-- Opening Marker --

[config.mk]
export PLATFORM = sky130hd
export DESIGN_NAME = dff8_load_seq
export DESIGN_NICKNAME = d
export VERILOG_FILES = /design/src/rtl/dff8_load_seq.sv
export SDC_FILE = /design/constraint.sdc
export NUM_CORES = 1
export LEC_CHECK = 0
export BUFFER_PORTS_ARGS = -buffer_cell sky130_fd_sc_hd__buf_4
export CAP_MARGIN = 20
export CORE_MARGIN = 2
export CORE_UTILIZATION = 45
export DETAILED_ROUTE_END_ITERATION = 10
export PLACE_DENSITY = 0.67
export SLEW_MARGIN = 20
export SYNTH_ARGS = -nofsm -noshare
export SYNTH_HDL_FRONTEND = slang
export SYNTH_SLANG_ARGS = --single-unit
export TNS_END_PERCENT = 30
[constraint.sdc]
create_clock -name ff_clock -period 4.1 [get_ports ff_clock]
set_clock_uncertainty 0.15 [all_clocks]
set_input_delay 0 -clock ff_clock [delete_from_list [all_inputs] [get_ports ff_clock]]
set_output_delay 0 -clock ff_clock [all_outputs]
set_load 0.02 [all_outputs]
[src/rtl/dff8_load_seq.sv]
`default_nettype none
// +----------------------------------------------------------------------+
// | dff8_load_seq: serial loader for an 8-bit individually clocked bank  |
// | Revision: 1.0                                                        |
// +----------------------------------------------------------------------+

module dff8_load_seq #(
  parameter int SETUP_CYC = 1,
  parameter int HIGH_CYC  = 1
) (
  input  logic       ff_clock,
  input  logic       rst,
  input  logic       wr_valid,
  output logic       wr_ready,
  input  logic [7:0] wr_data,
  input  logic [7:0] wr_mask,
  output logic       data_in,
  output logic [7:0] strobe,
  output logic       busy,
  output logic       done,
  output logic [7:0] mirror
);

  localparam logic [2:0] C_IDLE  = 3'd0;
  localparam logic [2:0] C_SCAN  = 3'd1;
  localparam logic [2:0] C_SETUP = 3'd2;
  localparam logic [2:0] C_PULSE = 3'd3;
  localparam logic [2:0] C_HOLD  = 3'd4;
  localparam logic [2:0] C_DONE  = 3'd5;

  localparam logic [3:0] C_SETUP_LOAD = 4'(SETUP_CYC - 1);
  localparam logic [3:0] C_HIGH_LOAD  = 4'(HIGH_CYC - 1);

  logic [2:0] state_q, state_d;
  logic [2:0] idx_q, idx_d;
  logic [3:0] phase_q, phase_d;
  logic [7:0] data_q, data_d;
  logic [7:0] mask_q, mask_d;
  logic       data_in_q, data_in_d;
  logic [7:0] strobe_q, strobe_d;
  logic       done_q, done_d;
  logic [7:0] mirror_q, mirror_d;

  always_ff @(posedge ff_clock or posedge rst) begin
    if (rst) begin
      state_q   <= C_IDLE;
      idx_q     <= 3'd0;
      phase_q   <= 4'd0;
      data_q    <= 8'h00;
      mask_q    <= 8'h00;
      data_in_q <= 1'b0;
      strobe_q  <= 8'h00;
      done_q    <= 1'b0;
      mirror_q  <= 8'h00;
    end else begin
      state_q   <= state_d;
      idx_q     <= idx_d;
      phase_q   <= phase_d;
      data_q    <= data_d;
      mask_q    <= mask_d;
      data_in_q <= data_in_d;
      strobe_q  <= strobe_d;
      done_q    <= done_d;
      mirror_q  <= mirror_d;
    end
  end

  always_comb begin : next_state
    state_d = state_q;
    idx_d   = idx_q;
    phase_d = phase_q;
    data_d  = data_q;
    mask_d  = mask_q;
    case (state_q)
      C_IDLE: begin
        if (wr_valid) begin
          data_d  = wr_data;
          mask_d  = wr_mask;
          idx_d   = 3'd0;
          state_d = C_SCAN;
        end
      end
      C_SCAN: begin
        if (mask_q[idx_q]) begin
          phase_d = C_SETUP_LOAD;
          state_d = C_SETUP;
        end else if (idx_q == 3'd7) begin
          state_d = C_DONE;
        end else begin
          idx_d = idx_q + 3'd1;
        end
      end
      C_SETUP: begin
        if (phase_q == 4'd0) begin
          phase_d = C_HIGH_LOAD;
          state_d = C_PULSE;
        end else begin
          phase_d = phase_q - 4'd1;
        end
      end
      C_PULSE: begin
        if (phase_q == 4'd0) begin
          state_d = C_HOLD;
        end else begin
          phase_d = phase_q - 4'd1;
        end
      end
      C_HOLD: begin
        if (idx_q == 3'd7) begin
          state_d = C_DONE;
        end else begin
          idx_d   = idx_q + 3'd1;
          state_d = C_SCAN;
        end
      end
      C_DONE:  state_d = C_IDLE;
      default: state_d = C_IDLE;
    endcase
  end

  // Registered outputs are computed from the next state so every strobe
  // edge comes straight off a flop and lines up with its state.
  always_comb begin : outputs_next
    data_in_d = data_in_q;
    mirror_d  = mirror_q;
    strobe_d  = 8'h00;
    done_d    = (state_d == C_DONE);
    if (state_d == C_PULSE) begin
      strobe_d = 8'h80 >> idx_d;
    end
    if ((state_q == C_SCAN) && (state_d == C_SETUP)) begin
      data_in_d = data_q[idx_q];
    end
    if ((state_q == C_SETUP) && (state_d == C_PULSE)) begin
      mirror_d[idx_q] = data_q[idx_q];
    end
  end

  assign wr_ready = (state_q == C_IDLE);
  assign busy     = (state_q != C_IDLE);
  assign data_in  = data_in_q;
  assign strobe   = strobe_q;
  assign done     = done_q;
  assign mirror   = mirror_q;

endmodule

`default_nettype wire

-- Closing Marker --

Retype the portion of the data above that starts on the line with "export SYNTH_HDL_FRONTEND = slang" and finishes on the line with "set_output_delay 0 -clock", including both of those lines.

export SYNTH_HDL_FRONTEND = slang
export SYNTH_SLANG_ARGS = --single-unit
export TNS_END_PERCENT = 30
[constraint.sdc]
create_clock -name ff_clock -period 4.1 [get_ports ff_clock]
set_clock_uncertainty 0.15 [all_clocks]
set_input_delay 0 -clock ff_clock [delete_from_list [all_inputs] [get_ports ff_clock]]
set_output_delay 0 -clock ff_clock [all_outputs]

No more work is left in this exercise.